In 1970, she was one of the six recipients of the Federal Woman's Award, and the youngest woman to receive that honor. In 1972, she received an Arthur S. Flemming Award, given annually to ten promising young employees of the federal government.

== Selected publications ==
Between 1959 and 1997, Apgar published dozens of research articles in academic journals including Journal of the American Dietetic Association, Journal of the American Chemical Society, Journal of Biological Chemistry, American Journal of Physiology, Journal of Nutritional Biochemistry, Journal of Animal Science, and Journal of Nutrition. Some of her articles include the following:

=== Food science projects ===

- "Cooking Pork Electronically: Effect on Cooking Time, Losses, and Quality" (1959, with Nancy Cox, Irene Downey, and Faith Fenton)

=== RNA work with R. W. Holley group ===

- "Nucleotide and oligonucleotide compositions of the alanine-, valine-, and tyrosine-acceptor 'soluble' ribonucleic acids of yeast" (1961, with Robert W. Holley, Susan H. Merrill, and Paul L. Zubkoff)
- "Fractionation of yeast amino acid-acceptor ribonucleic acids by countercurrent distribution" (1961, with B. P. Doctor and R. W. Holley)
- "Purification of the alanine-, valine-, histidine-, and tyrosine-acceptor ribonucleic acids from yeast" (1962, with Robert W. Holley and Susan H. Merrill)
- "Structure of a ribonucleic acid" (1965, with R. W. Holley, G. A. Everett, J. T. Madison, M. Marquisee, S. H. Merrill, J. R. Penswick, and A. Zamir)

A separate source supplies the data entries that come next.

===== src/rtl/sprite_engine.sv =====
// rtl/sprite_engine.sv - sprite table, per-line scan and per-pixel hit render
// Purpose: holds a 32-entry position/visibility table, scans it in hblank
// into MAX_PER_LINE slots, and reports per-pixel sprite hits one cycle late.
// Ports:
//   clk, reset                 pixel clock, async active-low reset
//   sprite_x/y/sel/pos         position write (pos_x/pos_y[sel])
//   sprite_attr/vis            visibility write (vis[sel])
//   line_start, next_y         start a scan for line next_y
//   de, pix_x                  active video enable and current pixel
//   coll_clr                   clears the collision flag
//   spr_hit/id/col/row         registered winning sprite for previous pixel
//   scan_busy                  FSM is in SCAN
//   overflow                   too many sprites matched the current line
//   collision                  sticky two-slot overlap flag
// Build option: SPRITE_COLLIDE_EN enables collision detection; otherwise
// collision is tied low and coll_clr is ignored.
module sprite_engine
  import sprite_pkg::*;
#(
  parameter int SPR_SIZE     = 16,
  parameter int MAX_PER_LINE = 8
) (
  input  logic            clk,
  input  logic            reset,
  input  logic [X_W-1:0]  sprite_x,
  input  logic [Y_W-1:0]  sprite_y,
  input  logic [ID_W-1:0] sprite_sel,
  input  logic            sprite_pos,
  input  logic            sprite_attr,
  input  logic            sprite_vis,
  input  logic            line_start,
  input  logic [Y_W-1:0]  next_y,
  input  logic            de,
  input  logic [X_W-1:0]  pix_x,
  input  logic            coll_clr,
  output logic            spr_hit,
  output logic [ID_W-1:0] spr_id,
  output logic [3:0]      spr_col,
  output logic [3:0]      spr_row,
  output logic            scan_busy,
  output logic            overflow,
  output logic            collision
);

  localparam logic [Y_W-1:0]  SIZE_Y   = Y_W'(SPR_SIZE);
  localparam logic [ID_W-1:0] LAST_IDX = ID_W'(NUM_SPR - 1);

  // ---------------- sprite table ----------------
  logic [X_W-1:0]     pos_x_q [NUM_SPR];
  logic [Y_W-1:0]     pos_y_q [NUM_SPR];
  logic [NUM_SPR-1:0] vis_q;

  always_ff @(posedge clk or negedge reset) begin
    if (!reset) begin
      for (int k = 0; k < NUM_SPR; k++) begin
        pos_x_q[k] <= '0;
        pos_y_q[k] <= '0;
      end
      vis_q <= '0;
    end else begin
      if (sprite_pos) begin
        pos_x_q[sprite_sel] <= sprite_x;
        pos_y_q[sprite_sel] <= sprite_y;
      end
      if (sprite_attr) begin
        vis_q[sprite_sel] <= sprite_vis;
      end
    end
  end

  // ---------------- scan FSM ----------------
  state_t          state_q, state_d;
  logic [ID_W-1:0] idx_q, idx_d;
  logic [Y_W-1:0]  line_q, line_d;
  slot_t           slots_q [MAX_PER_LINE];
  slot_t           slots_d [MAX_PER_LINE];
  logic            ovf_q, ovf_d;
  logic [Y_W-1:0]  dy;
  logic            match;
  logic            taken;

  // Table is read combinationally, so a write landing on this edge is missed.
  assign dy    = line_q - pos_y_q[idx_q];
  assign match = (state_q == SCAN) & vis_q[idx_q] &
                 (line_q >= pos_y_q[idx_q]) & (dy < SIZE_Y);

  always_comb begin
    state_d = state_q;
    idx_d   = idx_q;
    line_d  = line_q;
    case (state_q)
      IDLE:    if (line_start) state_d = SCAN;
      SCAN:    if (line_start) state_d = SCAN;
               else if (idx_q == LAST_IDX) state_d = DONE;
      DONE:    if (line_start) state_d = SCAN;
      default: state_d = IDLE;
    endcase
    if (line_start) begin
      idx_d  = '0;
      line_d = next_y;
    end else if (state_q == SCAN) begin
      idx_d = idx_q + ID_W'(1);
    end
  end

  // Slots fill lowest-first, so slot order equals ascending sprite id.
  always_comb begin
    slots_d = slots_q;
    ovf_d   = ovf_q;
    taken   = 1'b0;
    if (line_start) begin
      for (int k = 0; k < MAX_PER_LINE; k++) slots_d[k] = '0;
      ovf_d = 1'b0;
    end else if (match) begin
      for (int k = 0; k < MAX_PER_LINE; k++) begin
        if (!slots_q[k].valid && !taken) begin
          slots_d[k].valid = 1'b1;
          slots_d[k].id    = idx_q;
          slots_d[k].x     = pos_x_q[idx_q];
          slots_d[k].row   = dy[3:0];
          taken            = 1'b1;
        end
      end
      if (!taken) ovf_d = 1'b1;
    end
  end

  always_ff @(posedge clk or negedge reset) begin
    if (!reset) begin
      state_q <= IDLE;
      idx_q   <= '0;
      line_q  <= '0;
      ovf_q   <= 1'b0;
      for (int k = 0; k < MAX_PER_LINE; k++) slots_q[k] <= '0;
    end else begin
      state_q <= state_d;
      idx_q   <= idx_d;
      line_q  <= line_d;
      ovf_q   <= ovf_d;
      slots_q <= slots_d;
    end
  end

  assign scan_busy = (state_q == SCAN);
  assign overflow  = ovf_q;

  // ---------------- render ----------------
  logic [MAX_PER_LINE-1:0] slot_hit;
  logic [3:0]              slot_col [MAX_PER_LINE];

  for (genvar g = 0; g < MAX_PER_LINE; g++) begin : g_cmp
    sprite_slot_cmp #(.SPR_SIZE(SPR_SIZE)) u_cmp (
      .valid_i (slots_q[g].valid),
      .x_i     (slots_q[g].x),
      .pix_x_i (pix_x),
      .hit_o   (slot_hit[g]),
      .col_o   (slot_col[g])
    );
  end

  logic            active;
  logic            any_hit;
  logic [ID_W-1:0] win_id;
  logic [3:0]      win_col, win_row;

  assign active = de & ~scan_busy;

  // Descending walk so the lowest hitting slot is the last one written.
  always_comb begin
    any_hit = 1'b0;
    win_id  = '0;
    win_col = '0;
    win_row = '0;
    for (int k = MAX_PER_LINE - 1; k >= 0; k--) begin
      if (slot_hit[k]) begin
        any_hit = 1'b1;
        win_id  = slots_q[k].id;
        win_col = slot_col[k];
        win_row = slots_q[k].row;
      end
    end
  end

  logic            hit_q, hit_d;
  logic [ID_W-1:0] id_q, id_d;
  logic [3:0]      col_q, col_d, row_q, row_d;

  always_comb begin
    hit_d = 1'b0;
    id_d  = '0;
    col_d = '0;
    row_d = '0;
    if (active && any_hit) begin
      hit_d = 1'b1;
      id_d  = win_id;
      col_d = win_col;
      row_d = win_row;
    end
  end

  always_ff @(posedge clk or negedge reset) begin
    if (!reset) begin
      hit_q <= 1'b0;
      id_q  <= '0;
      col_q <= '0;
      row_q <= '0;
    end else begin
      hit_q <= hit_d;
      id_q  <= id_d;
      col_q <= col_d;
      row_q <= row_d;
    end
  end

  assign spr_hit = hit_q;
  assign spr_id  = id_q;
  assign spr_col = col_q;
  assign spr_row = row_q;

  // ---------------- collision ----------------
`ifdef SPRITE_COLLIDE_EN
  localparam int CNT_W = $clog2(MAX_PER_LINE + 1);

  logic [CNT_W-1:0] hit_cnt;
  logic             coll_q, coll_d;

  always_comb begin
    hit_cnt = '0;
    for (int k = 0; k < MAX_PER_LINE; k++) hit_cnt = hit_cnt + CNT_W'(slot_hit[k]);
  end

  // A new collision outranks a simultaneous clear.
  always_comb begin
    coll_d = coll_q;
    if (active && (hit_cnt >= CNT_W'(2))) coll_d = 1'b1;
    else if (coll_clr)                    coll_d = 1'b0;
  end

  always_ff @(posedge clk or negedge reset) begin
    if (!reset) coll_q <= 1'b0;
    else        coll_q <= coll_d;
  end

  assign collision = coll_q;
`else
  logic unused_coll_clr;
  assign unused_coll_clr = coll_clr;
  assign collision       = 1'b0;
`endif

endmodule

=== Work on zinc deficiency ===

- "Effect of Zinc Deficiency on Parturition in the Rat" (1968)
- "Effect of Zinc Deficiency on Maintenance of Pregnancy in the Rat" (1970)
- "Effect of a Low Zinc Diet during Gestation on Reproduction in the Rabbit" (1971)
- "Effect of Zinc Deprivation from Day 12, 15, or 18 of Gestation on Parturition in the Rat" (1972)
- "Effect of Zinc Repletion Late in Gestation on Parturition in the Zinc-deficient Rat" (1973)
- "Effect of Restricted Feed Intake on the Sensitivity of the Bovine Corpus Luteum to LH In Vitro" (1975, with Douglas Aspros, James E. Hixon, Raymond R. Saatman, and William Hansel)
- "Effect on the Ewe and Lamb of Low Zinc Intake throughout Pregnancy" (1985, with James A. Fitzgerald)
- "Zinc and reproduction: an update" (1992)

=== Later collaborations ===

- "Apparent absorption and retention of Ca, Cu, Mg, Mn, and Zn from a diet containing bran" (1986, with R. Schwartz and E. M. Wien)
- "Marginal vitamin A intake during pregnancy in Guinea pigs: effect on immune parameters in neonate" (1995, with T. R. Kramer and J. Cecil Smith)
- "Serum carotenoid concentrations and their reproducibility in children in Belize" (1996, with D. Makdani, A. L. Sowell, E. W. Gunter, A. Hegar, W. Potts, D. Rao, A. Wilcox, J. C. Smith)
- "The gerbil: A model for studying the metabolism of beta-carotene and minerals" (1997, with William A. House and J. Cecil Smith)

== Personal life ==
Jean Francis married Ronald W. Apgar in 1958; they lived in Ithaca, New York, and had three children. "The children went to the laboratory with me," she explained, adding "I have very efficient children." Her son Michael died in a car accident in 1985.